▶ **Work instruction**: Please copy each line in the records below that contains the string "netlist".

▶ **Data in this exercise**:
• • • • • • •
===== src/rtl/render_pkg.sv =====
/*
  Shared sizes, APB bundles, register layout and pipeline types for the
  single-layer tile renderer. Imported by every RTL module and by the
  testbench, so the screen format is defined here only.
*/
`default_nettype none

package render_pkg;

  // Display format, 640x480 shown as a doubled 320x240 image
  localparam int h_visible = 640;
  localparam int v_visible = 480;
  localparam int h_total = 800;
  localparam int screen_pos_width = 10;
  localparam int render_width = 320;
  localparam int tile_size = 16;

  // External memories
  localparam int map_addr_width = 10;
  localparam int map_data_width = 16;
  localparam int vram_addr_width = 16;
  localparam int vram_data_width = 16;
  // Palette index on top of the 8-bit pixel
  localparam int pal_addr_width = 12;
  // Red low byte, green, blue high byte
  localparam int pal_data_width = 24;
  localparam int rgb_width = 18;

  // Half select over a 9-bit x
  localparam int line_buf_addr_width = 10;
  // Render x issue to line buffer write
  localparam int render_delay = 4;

  localparam int apb_addr_width = 5;
  localparam int apb_data_width = 16;

  typedef struct packed {
    logic psel;
    logic penable;
    logic pwrite;
    logic [apb_addr_width-1:0] paddr;
    logic [apb_data_width-1:0] pwdata;
  } apb_req_t;

  typedef struct packed {
    logic [apb_data_width-1:0] prdata;
    logic pready;
    logic pslverr;
  } apb_rsp_t;

  // Register word addresses
  localparam logic [apb_addr_width-1:0] reg_ctrl = 5'd0;
  localparam logic [apb_addr_width-1:0] reg_scroll_x = 5'd1;
  localparam logic [apb_addr_width-1:0] reg_scroll_y = 5'd2;
  localparam logic [apb_addr_width-1:0] reg_color_key = 5'd3;
  localparam logic [apb_addr_width-1:0] reg_data_offset = 5'd4;

  // Control word, occupies bits 6:0
  typedef struct packed {
    logic layer_enable;
    logic flip_enable;
    logic transp_enable;
    logic [3:0] pal_index;
  } tile_ctrl_t;

  typedef struct packed {
    tile_ctrl_t ctrl;
    logic [apb_data_width-1:0] scroll_x;
    logic [apb_data_width-1:0] scroll_y;
    logic [apb_data_width-1:0] color_key;
    logic [apb_data_width-1:0] data_offset;
  } tile_regs_t;

  // Tilemap word, either a plain index or flip bits over a short index
  typedef union packed {
    logic [map_data_width-1:0] raw;
    struct packed {
      logic flip_xy;
      logic flip_y;
      logic flip_x;
      logic [12:0] index;
    } flip;
  } map_entry_t;

  typedef struct packed {
    logic active;
    logic [8:0] x;
    logic [7:0] line;
    logic half;
  } render_pos_t;

  typedef struct packed {
    logic valid;
    logic byte_sel;
    logic [line_buf_addr_width-1:0] buf_addr;
  } fetch_out_t;

endpackage

`default_nettype wire


===== src/rtl/tile_regs.sv =====
/*
  APB slave for the tile layer registers. Five words at addresses 0 to 4,
  zero wait states. Anything above word 4 answers with pslverr and zero data
  and leaves the registers untouched.
*/
`default_nettype none

module tile_regs (
  input  logic                   clk,
  input  logic                   reset,
  input  render_pkg::apb_req_t   apb_req,
  output render_pkg::apb_rsp_t   apb_rsp,
  output render_pkg::tile_regs_t regs
);
  import render_pkg::*;

  logic addr_ok;
  logic access;
  logic [apb_data_width-1:0] rd_data;

  assign addr_ok = apb_req.paddr <= reg_data_offset;
  assign access = apb_req.psel && apb_req.penable;

  always_ff @(posedge clk or posedge reset) begin
    if (reset) begin
      regs <= '0;
    end else if (access && apb_req.pwrite && addr_ok) begin
      case (apb_req.paddr)
        reg_ctrl:        regs.ctrl <= tile_ctrl_t'(apb_req.pwdata[6:0]);
        reg_scroll_x:    regs.scroll_x <= apb_req.pwdata;
        reg_scroll_y:    regs.scroll_y <= apb_req.pwdata;
        reg_color_key:   regs.color_key <= apb_req.pwdata;
        default:         regs.data_offset <= apb_req.pwdata;
      endcase
    end
  end

  always_comb begin
    rd_data = '0;
    case (apb_req.paddr)
      reg_ctrl:        rd_data = {9'd0, regs.ctrl};
      reg_scroll_x:    rd_data = regs.scroll_x;
      reg_scroll_y:    rd_data = regs.scroll_y;
      reg_color_key:   rd_data = regs.color_key;
      reg_data_offset: rd_data = regs.data_offset;
      default:         rd_data = '0;
    endcase
  end

  // Read data only while a read is selected
  assign apb_rsp.prdata = (apb_req.psel && !apb_req.pwrite) ? rd_data : '0;
  assign apb_rsp.pready = 1'b1;
  assign apb_rsp.pslverr = access && !addr_ok;

  // Access phase must follow a setup phase
  penable_after_setup: assert property (
    @(posedge clk) disable iff (reset)
    apb_req.penable |-> apb_req.psel && $past(apb_req.psel)
  );

endmodule

`default_nettype wire


===== config.mk =====
export PLATFORM = sky130hd
export DESIGN_NAME = tile_regs
export DESIGN_NICKNAME = d
export VERILOG_FILES = /design/src/rtl/render_pkg.sv /design/src/rtl/tile_regs.sv
export SDC_FILE = /design/constraint.sdc
export NUM_CORES = 1
export LEC_CHECK = 0
export ABC_AREA = 1
export BUFFER_PORTS_ARGS = -buffer_cell sky130_fd_sc_hd__buf_2
export CORE_MARGIN = 4
export CORE_UTILIZATION = 55
export CTS_CLUSTER_SIZE = 20
export DETAILED_ROUTE_END_ITERATION = 16
export PLACE_DENSITY = 0.94
export SYNTH_ARGS = -nofsm -noshare
export SYNTH_HDL_FRONTEND = slang
export SYNTH_SLANG_ARGS = --single-unit

===== constraint.sdc =====
create_clock -name clk -period 6.19 [get_ports clk]
set_input_delay 1.238 -clock clk [delete_from_list [all_inputs] [get_ports clk]]
set_output_delay 1.238 -clock clk [all_outputs]
set_load 0.03 [all_outputs]

==> results.toml, run 1 <==
[cells_and_area]
syn_to_final_growth_pct = 19.7
largestRegisters = "regs x71"
top_register = "regs"
diodes = 0
drive_above_1_share = 0.344
fin_cells = 603
largest_reg_flops = 71
nets = 547
design_area_um2 = 4260
finalCoreUtilization = 0.674
fillers = 561

[global_route]
grt_pass1_vias = 3087
grt_pass1_wl_um = 15600
antenna_found_initial = 0
grt_overflow_total = 0
track_usage = 0.264
grt_max_degree = 72

[clock_network]
cts_root_buf = "clkbuf_8"
cts_num_sinks = 71
cts_tree = "built"
path_clk_slew_ns = 0.07
cts_buffers = 9
cts-resized-gates = 0
clk_path_buf_depth = 2
clk_latency_ns = 0.33
cts.htree.levels = 3
cts_hold_buf = 0
cts_setup_buffers = 0

[critical_path]
worstPathCellList = "buf_2 -> nor2_4 -> nand2_4 -> nor2_4 -> nand2_1 -> nand2_1 -> nor2_1 -> nor2_1 -> buf_2"
arrival_ns = 2.85
r2r_setup_slack_ns = 5.46
worstPathRequired_ns = 4.95
r2r_end = "regs[69]"
cp_max_fo = 17
end_kind = "output pin"
critPathKind = "in2out"
rr_startpoint = "regs[69]"
crit_family = "simple AND/OR/NAND/NOR gates"
max_stage_delay_ns = 0.39
startpoint_type = "input port"
ff2ff_path_depth = 2
crit_buf_inv = 2
cp_slowest_cell = "nor2_4"

[placed_design]
post-place-cells = 587
dp_hpwl_um = 7130
gp_congestion = 0.919
port_buffers = 113
dpl_cell_area_um2 = 4060

[power]
switching_share = 0.324
intPower_w = 0.000753
ir_drop_uv = 164
p_per_area_nw_per_um2 = 262
pwr-share-comb = 0.193
p_leak_nw = 2.37
pwr-share-seq = 0.479
clockPowerShare = 0.328
power.switching_w = 0.000362

[sta]
clock-skew-final_ns = 0
fmax_mhz = 244
slew_headroom = 0.410
period_minus_slack_ns = 4.09
finalHoldViolCount = 0
setup_tns_ns = 0
tightestPinTransition_ns = 0.884
period_share = 0.661
grt_setup_unrepaired = "false"
drv_slew = 0
hold_ws_ns = 0.506
setup_viol = 0

[worst_hold_path]
holdPathStages = 2
worstHoldStart = "regs[20]"
hold_path_class = "reg2reg"
whs_endpoint = "regs[20]"

[floorplanning]
dieArea_um2 = 7820
core-area_um2 = 6310
rows = 29
ios = 115
start_util = 0.563
fp.dieH_um = 88.4
die_w_um = 88.4

[routing]
ant_nets = 0
vias = 3292
viasPerCell = 5.46
drtPass1Iterations = 5
drtIter0Drc = 233
routed_wl_um = 9750
wl_per_cell_um = 16.2
post-route-drc-count = 0

[logic_synthesis]
synth_seq_cells = 71
synthCells = 419
synth_warnings = 0
syn-num-nets = 445
synth_cell_types = 20
ys_seq_area_frac = 0.500
syn_area_um2 = 3560
syn_avg_cell_area_um2 = 8.49

[flow_run]
drv_cap = 0

[outcome]
outcome = "finished clean"
[worst max path at each step]
stage | slack [ns] | from | cells after the start | to
6_report | 2.10 | apb_req[20] | 9 | apb_rsp[7]
5_1_grt | 1.92 | apb_req[20] | 9 | apb_rsp[7]
4_1_cts | 2.12 | apb_req[20] | 9 | apb_rsp[6]
3_5_place_dp | 2.13 | apb_req[20] | 9 | apb_rsp[6]
3_3_place_gp | 2.19 | apb_req[20] | 9 | apb_rsp[7]
2_1_floorplan | 2.53 | apb_req[20] | 8 | apb_rsp[10]
[cell usage in the layout (no fill, tap or decap), types with 3 or more instances in the layout]
cell      synthesis  layout
inv_2             5       6
clkbuf_8          0      10
buf_2             8     113
nand2_1         132     132
nand4_1          15      15
nand3_1          34      34
nor2_4            6       6
o21ai_1          35      35
o21ai_2          32      32
nor2_1           34      34
inv_1            20      19
o21ai_0           4       4
clkinv_2          0       3
dfrtp_1          71      71
[metal layers]
layer,GRT usage,part of all wire,up-vias
met5,0,0,-
met1,0.339,0.39,1545
met3,0.0605,0.099,17
met4,0.104,0.026,0
met2,0.434,0.49,167
li1,-,-,1563
[cell families after synthesis]
family,count (synthesis),share of synthesized area
AND/OR/NAND/NOR,227,0.290
buffers and inverters,49,0.0753
flip-flops,71,0.500
AO/OA/AOI/OAI,71,0.134
other,1,0.00105
[cell type report]
type | instances | area [um^2] | area share
timing repair buffer | 114 | 573 | 0.135
inverter | 26 | 100 | 0.0235
clock inverter | 6 | 60.1 | 0.0141
clock buffer | 10 | 138 | 0.0323
tap | 77 | 96.3 | 0.0226
sequential | 71 | 1780 | 0.418
multi-input combinational | 299 | 1510 | 0.355
[through the flow]
step | setup slack [ns] | power (W)
floorplan | 2.53 | 0.000683
global placement | 2.19 | 0.000752
detailed placement | 2.13 | 0.000758
CTS | 2.12 | 0.00112
global route | 1.92 | 0.00117
finish | 2.10 | 0.00111
[synthesized netlist by cell type]
| library cell | number | area share |
|---|---|---|
| conb_1 | 1 | 0.0011 |
| inv_2 | 5 | 0.0053 |
| nand3_4 | 2 | 0.0099 |
| nor2_4 | 6 | 0.019 |
| o21ai_2 | 32 | 0.079 |
| buf_6 | 8 | 0.025 |
| nand3_1 | 34 | 0.048 |
| o21ai_0 | 4 | 0.0056 |
| nand3_2 | 2 | 0.0056 |
| buf_2 | 8 | 0.011 |
| dfrtp_1 | 71 | 0.50 |
| nand2_1 | 132 | 0.14 |
| nor2_1 | 34 | 0.036 |
| o21ai_1 | 35 | 0.049 |
| inv_4 | 1 | 0.0018 |
| buf_4 | 3 | 0.0063 |
| nand2_4 | 2 | 0.0063 |
| nand4_1 | 15 | 0.026 |
| clkbuf_1 | 4 | 0.0042 |
| inv_1 | 20 | 0.021 |
[tightest hold or removal path, cell delays in order (launching register included)]
cell     delay (ns)
dfrtp_1        0.36
nand2_1        0.07
o21ai_2        0.05
[power by group through the flow]
stage | Clock (W) | Sequential [W] | Combinational (W)
2_1_floorplan | 0 | 0.000610 | 0.0000734
4_1_cts | 0.000374 | 0.000532 | 0.000217
3_5_place_dp | 0 | 0.000541 | 0.000217
5_1_grt | 0.000398 | 0.000538 | 0.000232
3_3_place_gp | 0 | 0.000539 | 0.000212
6_report | 0.000365 | 0.000534 | 0.000215
Power figures use the tool's default switching activity.
==> inputs of run 2 (changes only) <==
Settings changed: CORE_UTILIZATION 55 to 46, PLACE_DENSITY 0.94 to 0.84.
Clock period 6.19 ns to 3.3 ns, I/O delays scaled along.
==> run 2 against run 1 <==
Non-clock buffer count grew 4. Critical path depth stayed put. Register-to-register slack got worse by 2.9 ns. Critical endpoint is now apb_rsp[10]. Worst hold slack lost 0.049 ns. Setup slack got worse by 1.6 ns. Via count rose by 2.7%. Global-route usage down 3.1 points. Highest routed layer unchanged. Largest power group unchanged. Cell area grew 2.5%. Final cell count up 4.3%. Core utilization shrank 8.2 points. Critical path type unchanged.
==> results.toml, run 2 (synthesis gave the netlist of run 1 again) <==
[global_route]
grt_pass1_wl_um = 16200
track_usage = 0.233
antenna_found_initial = 0
grt_overflow_total = 0
grt_max_degree = 38
grt_pass1_vias = 3244

[placed_design]
gp_congestion = 0.947
dp_hpwl_um = 7620
port_buffers = 113

[worst_hold_path]
hold_path_class = "in2async"

[sta]
drv_slew = 0
period_minus_slack_ns = 2.85
setup_viol = 0
period_share = 0.863
fmax_mhz = 351
slew_headroom = 0.481
setup_tns_ns = 0
tightestPinTransition_ns = 0.777
finalHoldViolCount = 0
clock-skew-final_ns = 0
grt_setup_unrepaired = "false"

[critical_path]
r2r_end = "regs[70]"
r2r_setup_slack_ns = 2.53
arrival_ns = 2.19
worstPathCellList = "buf_2 -> inv_2 -> nand2_4 -> nor2_4 -> nand2_1 -> nand2_1 -> nor2_1 -> nor2_1 -> buf_2"
rr_startpoint = "regs[70]"
worstPathRequired_ns = 2.64
critPathKind = "in2out"
cp_slowest_cell = "nor2_4"
end_kind = "output pin"
crit_family = "simple AND/OR/NAND/NOR gates"
max_stage_delay_ns = 0.41
startpoint_type = "input port"
cp_max_fo = 17
crit_buf_inv = 3
ff2ff_path_depth = 2

[flow_run]
drv_cap = 0

[routing]
wl_per_cell_um = 16.2
viasPerCell = 5.37
post-route-drc-count = 0
routed_wl_um = 10200
drtPass1Iterations = 4
drtIter0Drc = 197
ant_nets = 0
vias = 3380

[clock_network]
cts_setup_buffers = 0
cts_buffers = 9
path_clk_slew_ns = 0.07
cts_tree = "built"
cts_num_sinks = 71
cts-resized-gates = 0
cts.htree.levels = 3
clk_latency_ns = 0.34
clk_path_buf_depth = 2
cts_root_buf = "clkbuf_8"
cts_hold_buf = 0

[power]
totalPowerFinal_w = 0.00226
pwr-share-comb = 0.180
p_per_area_nw_per_um2 = 518
pwr-share-seq = 0.443
power.switching_w = 0.000691
ir_drop_uv = 271
intPower_w = 0.00157
switching_share = 0.306
p_leak_nw = 2.41
clockPowerShare = 0.376

[floorplanning]
core-area_um2 = 7370
rows = 31
start_util = 0.483
dieArea_um2 = 9200
ios = 115
die_w_um = 95.9
fp.dieH_um = 95.9

[cells_and_area]
layout_commonest_cell = "nand2_1"
fillers = 655
largestRegisters = "regs x71"
drive_above_1_share = 0.349
layout_common_cells = "nand2_1 (132), buf_2 (113), dfrtp_1 (71)"
syn_to_final_growth_pct = 22.6
nets = 551
top_register = "regs"
diodes = 0
largest_reg_flops = 71

[outcome]
outcome = "finished clean"
[run 2: changes by cell type in the layout (fill, tap and decap cells not counted), sizes merged]
| cell | previous run | this run |
|---|---|---|
| clkinv | 3 | 2 |
| clkinvlp | 2 | 1 |
| buf | 114 | 118 |
| bufinv | 1 | 3 |
[run 2: per-layer routing]
layer | GRT usage | vias to the layer above | part of all wire
li1 | - | 1574 | -
met1 | 0.294 | 1589 | 0.40
met2 | 0.389 | 190 | 0.48
met3 | 0.0453 | 27 | 0.093
met4 | 0.102 | 0 | 0.030
met5 | 0 | - | 0
[run 2: worst max path at each step]
stage / from / endpoint / slack, ns / cells after the start
after detailed placement: apb_req[18] / apb_rsp[10] / 0.52 / 9
after CTS: apb_req[18] / apb_rsp[8] / 0.49 / 9
after global placement: apb_req[18] / apb_rsp[6] / 0.53 / 9
after global routing: apb_req[18] / apb_rsp[8] / 0.34 / 9
final: apb_req[18] / apb_rsp[10] / 0.45 / 9
after floorplan: apb_req[20] / apb_rsp[10] / 0.80 / 8
[run 2: per-stage QoR]
step                      cell area [um^2]  setup slack [ns]  hold slack, ns  utilization  std cells
final                                 4360             0.451           0.458        0.592        629
after global routing                  4360             0.342           0.520        0.592        629
after CTS                             4360             0.493           0.480        0.592        629
after detailed placement              4120             0.521           0.493        0.558        613
after global placement                4120             0.533           0.486        0.558        613
after floorplan                       3560             0.799           0.674            -        419
[run 2: layout make-up]
type | instances | area, um^2 | area share
Clock inverter | 6 | 108 | 0.0247
Timing Repair Buffer | 118 | 603 | 0.138
Inverter | 26 | 100 | 0.0230
Multi-Input combinational cell | 299 | 1510 | 0.347
Sequential cell | 71 | 1780 | 0.407
Clock buffer | 10 | 138 | 0.0316
Tap cell | 99 | 124 | 0.0284
[run 2: worst reg2reg max path, cell delays in order, from the launching register on]
cell and delay [ns]:
dfrtp_1 0.43, nand2_1 0.10, o21ai_0 0.11
[run 2: power by group through the flow]
| stage | Clock (W) | Combinational [W] | Sequential, W |
|---|---|---|---|
| 2_1_floorplan | 0 | 0.000138 | 0.00114 |
| 4_1_cts | 0.000857 | 0.000412 | 0.00100 |
| 3_3_place_gp | 0 | 0.000402 | 0.00101 |
| 3_5_place_dp | 0 | 0.000412 | 0.00102 |
| 5_1_grt | 0.000895 | 0.000441 | 0.00101 |
| 6_report | 0.000850 | 0.000407 | 0.00100 |
==> inputs of run 3 (changes only) <==
Settings changed: CORE_UTILIZATION 46 to 40, PLACE_DENSITY 0.84 to 0.76.
==> run 3 against run 2 <==
Clock-buffer cell count unchanged. Critical endpoint is now apb_rsp[7]. Non-clock buffer count increased by 1. Combinational power about the same. Sequential share of layout area increased by 0.46 points. Global-route usage decreased by 2.7 points. Via count shrank 3.2%. Sequential power about the same. Critical path depth did not move. Cell area decreased by 1.1%.
==> results.toml, run 3 (synthesis gave the netlist of run 1 again) <==
[outcome]
outcome = "finished clean"

[floorplanning]
ios = 115
start_util = 0.410
fp.dieH_um = 102
rows = 34
die_w_um = 102
dieArea_um2 = 10500
core-area_um2 = 8680

[cells_and_area]
diodes = 0
largestRegisters = "regs x71"
multi_input_area_um2 = 1510
syn_to_final_growth_pct = 21.3
drive_above_1_share = 0.347
seqCellArea_um2 = 1780
largest_reg_flops = 71
top_register = "regs"
fillers = 854
nets = 552
fin_cells = 638
layout_common_cells = "nand2_1 (132), buf_2 (113), dfrtp_1 (71)"
layout_commonest_cell = "nand2_1"

[power]
ir_drop_uv = 228
switching_share = 0.329
power.switching_w = 0.000682
intPower_w = 0.00139
pwr-share-seq = 0.484
p_leak_nw = 2.39
clockPowerShare = 0.319
p_per_area_nw_per_um2 = 480
pwr-share-comb = 0.197

[global_route]
grt_pass1_wl_um = 16400
grt_max_degree = 33
grt_pass1_vias = 3139
track_usage = 0.205
antenna_found_initial = 0
grt_overflow_total = 0

[critical_path]
critPathKind = "in2out"
crit_start = "apb_req[18]"
ff2ff_path_depth = 2
cp_slowest_cell = "nor2_4"
worstPathCellList = "buf_2 -> inv_2 -> nand2_4 -> nor2_4 -> nand2_1 -> nand2_1 -> nor2_1 -> nor2_1 -> buf_2"
startpoint_type = "input port"
crit_buf_inv = 3
r2r_setup_slack_ns = 2.58
end_kind = "output pin"
rr_startpoint = "regs[69]"
worstPathRequired_ns = 2.64
crit_family = "simple AND/OR/NAND/NOR gates"
cp_max_fo = 17
arrival_ns = 2.14
max_stage_delay_ns = 0.38
cp-endpoint = "apb_rsp[7]"
cp.depth = 9
r2r_end = "regs[69]"

[routing]
post-route-drc-count = 0
routed_wl_um = 10500
drtIter0Drc = 192
vias = 3273
ant_nets = 0
wl_per_cell_um = 16.4
drtPass1Iterations = 5
viasPerCell = 5.13

[clock_network]
cts-resized-gates = 0
clk_path_buf_depth = 2
cts.htree.levels = 3
cts_num_sinks = 71
cts_buffers = 9
cts_setup_buffers = 0
cts_tree = "built"
cts_hold_buf = 0
path_clk_slew_ns = 0.07
clk_latency_ns = 0.34
cts_root_buf = "clkbuf_8"

[placed_design]
gp_congestion = 0.888
port_buffers = 113
dp_hpwl_um = 7820
post-place-cells = 623

[sta]
slew_headroom = 0.594
setup_viol = 0
grt_setup_unrepaired = "false"
drv_slew = 0
clock-skew-final_ns = 0
period_minus_slack_ns = 2.80
finalHoldViolCount = 0
setup_tns_ns = 0
fmax_mhz = 357
tightestPinTransition_ns = 0.608
period_share = 0.850

[worst_hold_path]
hold_path_class = "in2async"

[flow_run]
drv_cap = 0
-- run 3: cell count changes in the layout (fill, tap and decap cells not counted) --
cell / previous run / this run
bufinv_16: 3 / 1
buf_4: 5 / 6
clkbuf_1: 0 / 1
clkinvlp_4: 1 / 0
clkinv_2: 2 / 4
clkbuf_8: 10 / 9
-- run 3: power by group through the flow --
stage	combinational [W]	clock, W	sequential (W)
finish	0.000408	0.000661	0.00100
global route	0.000441	0.000713	0.00101
CTS	0.000413	0.000682	0.00100
detailed placement	0.000413	0	0.00102
global placement	0.000404	0	0.00101
floorplan	0.000138	0	0.00114
-- run 3: worst min-delay path by stage --
stage | startpoint | end | slack, ns | depth (start not counted)
5_1_grt | reset | regs[14] | 0.40 | 2
4_1_cts | reset | regs[14] | 0.37 | 2
6_report | reset | regs[18] | 0.37 | 2
3_5_place_dp | regs[23] | regs[23] | 0.49 | 2
3_3_place_gp | regs[23] | regs[23] | 0.49 | 2
2_1_floorplan | regs[64] | regs[64] | 0.67 | 2
-- run 3: per-layer routing --
layer / GRT usage / routed length, um
met1: 0.269 / 4190
met2: 0.336 / 5090
met3: 0.0505 / 998
met4: 0.0636 / 189
met5: 0 / 0
-- run 3: cell type report --
type	instances	area share
clock buffers	10	0.0296
clock inverters	5	0.0116
inverters	26	0.0232
multi-input cells	299	0.351
flip-flops and latches	71	0.412
well taps	108	0.0313
repair buffers	119	0.142
-- run 3: stage by stage --
step	hold slack (ns)	instance area (um^2)	setup WS (ns)	total power, W	utilization
floorplan	0.674	3560	0.799	0.00128	-
global placement	0.487	4130	0.506	0.00142	0.476
detailed placement	0.491	4130	0.520	0.00143	0.476
CTS	0.367	4310	0.514	0.00210	0.497
global route	0.400	4310	0.353	0.00216	0.497
finish	0.370	4310	0.496	0.00207	0.497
• • • • • • •
▶ **Written response**:
[synthesized netlist by cell type]
==> results.toml, run 2 (synthesis gave the netlist of run 1 again) <==
==> results.toml, run 3 (synthesis gave the netlist of run 1 again) <==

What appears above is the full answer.